> **Exercise**
For the entries that follow, count the lines containing the string "practice" and write only the number.
--- Supplied records Enclosed Below ---
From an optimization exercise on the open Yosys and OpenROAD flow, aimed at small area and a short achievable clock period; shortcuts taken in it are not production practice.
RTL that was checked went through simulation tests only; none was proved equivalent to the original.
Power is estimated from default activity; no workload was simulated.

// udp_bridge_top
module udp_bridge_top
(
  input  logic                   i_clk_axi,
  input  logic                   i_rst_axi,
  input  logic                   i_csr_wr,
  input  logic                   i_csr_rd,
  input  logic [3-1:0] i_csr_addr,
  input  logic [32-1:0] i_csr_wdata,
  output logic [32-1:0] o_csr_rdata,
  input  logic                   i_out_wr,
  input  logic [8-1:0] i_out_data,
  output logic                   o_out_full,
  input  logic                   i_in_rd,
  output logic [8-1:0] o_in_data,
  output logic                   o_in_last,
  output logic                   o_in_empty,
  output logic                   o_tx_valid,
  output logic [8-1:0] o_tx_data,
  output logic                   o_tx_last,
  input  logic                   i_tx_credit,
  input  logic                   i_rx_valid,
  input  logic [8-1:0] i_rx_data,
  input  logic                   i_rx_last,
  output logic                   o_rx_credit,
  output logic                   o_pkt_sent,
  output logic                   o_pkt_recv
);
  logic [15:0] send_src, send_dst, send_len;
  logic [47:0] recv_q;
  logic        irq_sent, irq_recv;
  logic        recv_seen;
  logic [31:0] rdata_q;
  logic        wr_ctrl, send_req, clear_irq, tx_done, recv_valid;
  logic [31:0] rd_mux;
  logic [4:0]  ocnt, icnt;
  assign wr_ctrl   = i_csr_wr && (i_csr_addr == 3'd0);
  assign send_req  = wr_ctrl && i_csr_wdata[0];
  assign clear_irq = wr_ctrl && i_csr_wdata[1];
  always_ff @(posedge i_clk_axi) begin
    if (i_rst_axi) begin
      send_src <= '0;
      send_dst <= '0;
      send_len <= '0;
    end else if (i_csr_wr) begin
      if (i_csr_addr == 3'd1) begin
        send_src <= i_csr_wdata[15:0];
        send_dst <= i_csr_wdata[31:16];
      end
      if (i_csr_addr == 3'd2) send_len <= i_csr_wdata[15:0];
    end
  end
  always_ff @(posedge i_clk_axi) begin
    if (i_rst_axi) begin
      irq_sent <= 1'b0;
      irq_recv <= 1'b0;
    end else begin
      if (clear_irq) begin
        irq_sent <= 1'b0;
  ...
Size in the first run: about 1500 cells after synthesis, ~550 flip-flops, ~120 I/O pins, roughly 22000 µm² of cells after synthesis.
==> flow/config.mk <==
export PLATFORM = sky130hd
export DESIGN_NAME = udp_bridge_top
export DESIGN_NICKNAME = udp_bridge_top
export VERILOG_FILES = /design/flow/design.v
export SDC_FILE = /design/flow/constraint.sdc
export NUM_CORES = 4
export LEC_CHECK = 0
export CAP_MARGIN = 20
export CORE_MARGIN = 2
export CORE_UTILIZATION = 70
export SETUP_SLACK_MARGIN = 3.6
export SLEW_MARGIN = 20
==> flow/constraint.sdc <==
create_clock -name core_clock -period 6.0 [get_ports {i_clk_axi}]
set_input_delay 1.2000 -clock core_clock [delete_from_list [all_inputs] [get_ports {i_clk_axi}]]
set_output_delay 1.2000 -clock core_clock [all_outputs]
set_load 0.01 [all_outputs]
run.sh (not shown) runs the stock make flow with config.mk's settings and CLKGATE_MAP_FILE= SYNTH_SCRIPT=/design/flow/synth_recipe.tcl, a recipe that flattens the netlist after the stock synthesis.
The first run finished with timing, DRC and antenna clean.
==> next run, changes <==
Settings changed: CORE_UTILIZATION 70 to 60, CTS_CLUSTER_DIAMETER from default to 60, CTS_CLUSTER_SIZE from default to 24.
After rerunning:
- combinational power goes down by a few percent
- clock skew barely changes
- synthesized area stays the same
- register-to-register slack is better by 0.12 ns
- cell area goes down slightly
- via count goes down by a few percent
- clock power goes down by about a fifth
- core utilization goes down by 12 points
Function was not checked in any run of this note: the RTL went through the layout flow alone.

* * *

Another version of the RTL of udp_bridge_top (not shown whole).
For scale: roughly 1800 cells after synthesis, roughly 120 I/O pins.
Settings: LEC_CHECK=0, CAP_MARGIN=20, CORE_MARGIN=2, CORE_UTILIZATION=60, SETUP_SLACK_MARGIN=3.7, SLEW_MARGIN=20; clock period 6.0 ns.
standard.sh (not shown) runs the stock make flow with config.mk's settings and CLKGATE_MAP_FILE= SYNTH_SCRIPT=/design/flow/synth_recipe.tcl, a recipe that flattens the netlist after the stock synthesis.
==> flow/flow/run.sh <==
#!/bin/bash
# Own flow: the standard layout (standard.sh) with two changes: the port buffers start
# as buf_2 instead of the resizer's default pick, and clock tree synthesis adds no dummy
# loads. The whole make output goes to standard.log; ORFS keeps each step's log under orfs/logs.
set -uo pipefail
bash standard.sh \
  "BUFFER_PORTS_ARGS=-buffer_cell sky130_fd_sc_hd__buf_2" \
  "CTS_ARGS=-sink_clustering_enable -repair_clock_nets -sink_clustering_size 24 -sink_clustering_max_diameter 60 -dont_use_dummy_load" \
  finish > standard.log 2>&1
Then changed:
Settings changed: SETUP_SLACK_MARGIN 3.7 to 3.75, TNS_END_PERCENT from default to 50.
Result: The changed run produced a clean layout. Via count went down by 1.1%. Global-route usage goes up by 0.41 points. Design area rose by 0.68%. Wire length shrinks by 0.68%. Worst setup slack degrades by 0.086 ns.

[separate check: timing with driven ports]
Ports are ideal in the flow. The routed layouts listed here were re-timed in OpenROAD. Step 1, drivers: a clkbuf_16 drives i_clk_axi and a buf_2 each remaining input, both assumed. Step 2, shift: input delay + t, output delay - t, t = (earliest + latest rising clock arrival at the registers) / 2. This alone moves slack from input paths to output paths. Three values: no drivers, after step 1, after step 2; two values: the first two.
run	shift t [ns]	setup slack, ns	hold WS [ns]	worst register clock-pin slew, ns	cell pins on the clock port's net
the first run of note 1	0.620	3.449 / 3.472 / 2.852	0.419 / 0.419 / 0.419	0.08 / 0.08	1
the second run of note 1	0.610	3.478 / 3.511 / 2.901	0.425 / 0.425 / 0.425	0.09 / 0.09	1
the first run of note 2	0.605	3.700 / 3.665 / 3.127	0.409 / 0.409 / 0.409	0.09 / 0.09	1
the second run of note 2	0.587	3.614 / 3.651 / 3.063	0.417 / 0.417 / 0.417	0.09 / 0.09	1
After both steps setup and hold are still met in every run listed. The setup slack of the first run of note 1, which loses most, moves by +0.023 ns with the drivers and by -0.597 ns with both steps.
--- End of Enclosed Supplied records ---
--- Supplied records Enclosed Below ---
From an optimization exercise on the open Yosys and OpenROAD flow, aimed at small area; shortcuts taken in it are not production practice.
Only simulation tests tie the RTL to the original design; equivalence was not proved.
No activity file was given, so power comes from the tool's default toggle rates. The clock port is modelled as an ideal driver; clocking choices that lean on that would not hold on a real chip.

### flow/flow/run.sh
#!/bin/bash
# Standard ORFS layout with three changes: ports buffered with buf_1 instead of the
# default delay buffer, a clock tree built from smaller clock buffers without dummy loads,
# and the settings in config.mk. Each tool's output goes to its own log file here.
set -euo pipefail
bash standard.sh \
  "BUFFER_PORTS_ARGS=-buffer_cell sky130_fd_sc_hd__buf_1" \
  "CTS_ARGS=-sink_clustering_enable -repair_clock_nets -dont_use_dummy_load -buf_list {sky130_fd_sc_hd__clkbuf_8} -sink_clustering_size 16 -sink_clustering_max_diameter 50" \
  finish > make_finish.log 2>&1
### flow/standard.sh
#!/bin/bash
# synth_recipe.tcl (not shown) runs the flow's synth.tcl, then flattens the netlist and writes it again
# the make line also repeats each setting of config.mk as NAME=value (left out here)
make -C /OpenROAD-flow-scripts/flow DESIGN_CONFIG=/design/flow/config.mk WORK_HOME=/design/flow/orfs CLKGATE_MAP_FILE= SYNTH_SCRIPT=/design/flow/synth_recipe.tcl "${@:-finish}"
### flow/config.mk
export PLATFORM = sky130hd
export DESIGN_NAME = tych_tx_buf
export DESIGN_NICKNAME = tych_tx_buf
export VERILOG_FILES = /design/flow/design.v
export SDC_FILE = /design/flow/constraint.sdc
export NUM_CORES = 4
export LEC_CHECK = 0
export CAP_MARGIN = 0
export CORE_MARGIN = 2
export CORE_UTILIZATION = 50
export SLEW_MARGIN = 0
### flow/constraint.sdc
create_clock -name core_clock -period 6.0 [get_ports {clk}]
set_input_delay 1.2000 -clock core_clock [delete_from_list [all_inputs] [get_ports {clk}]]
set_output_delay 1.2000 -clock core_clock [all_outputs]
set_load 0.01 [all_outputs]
--- End of Enclosed Supplied records ---
> **Answer to this task**
2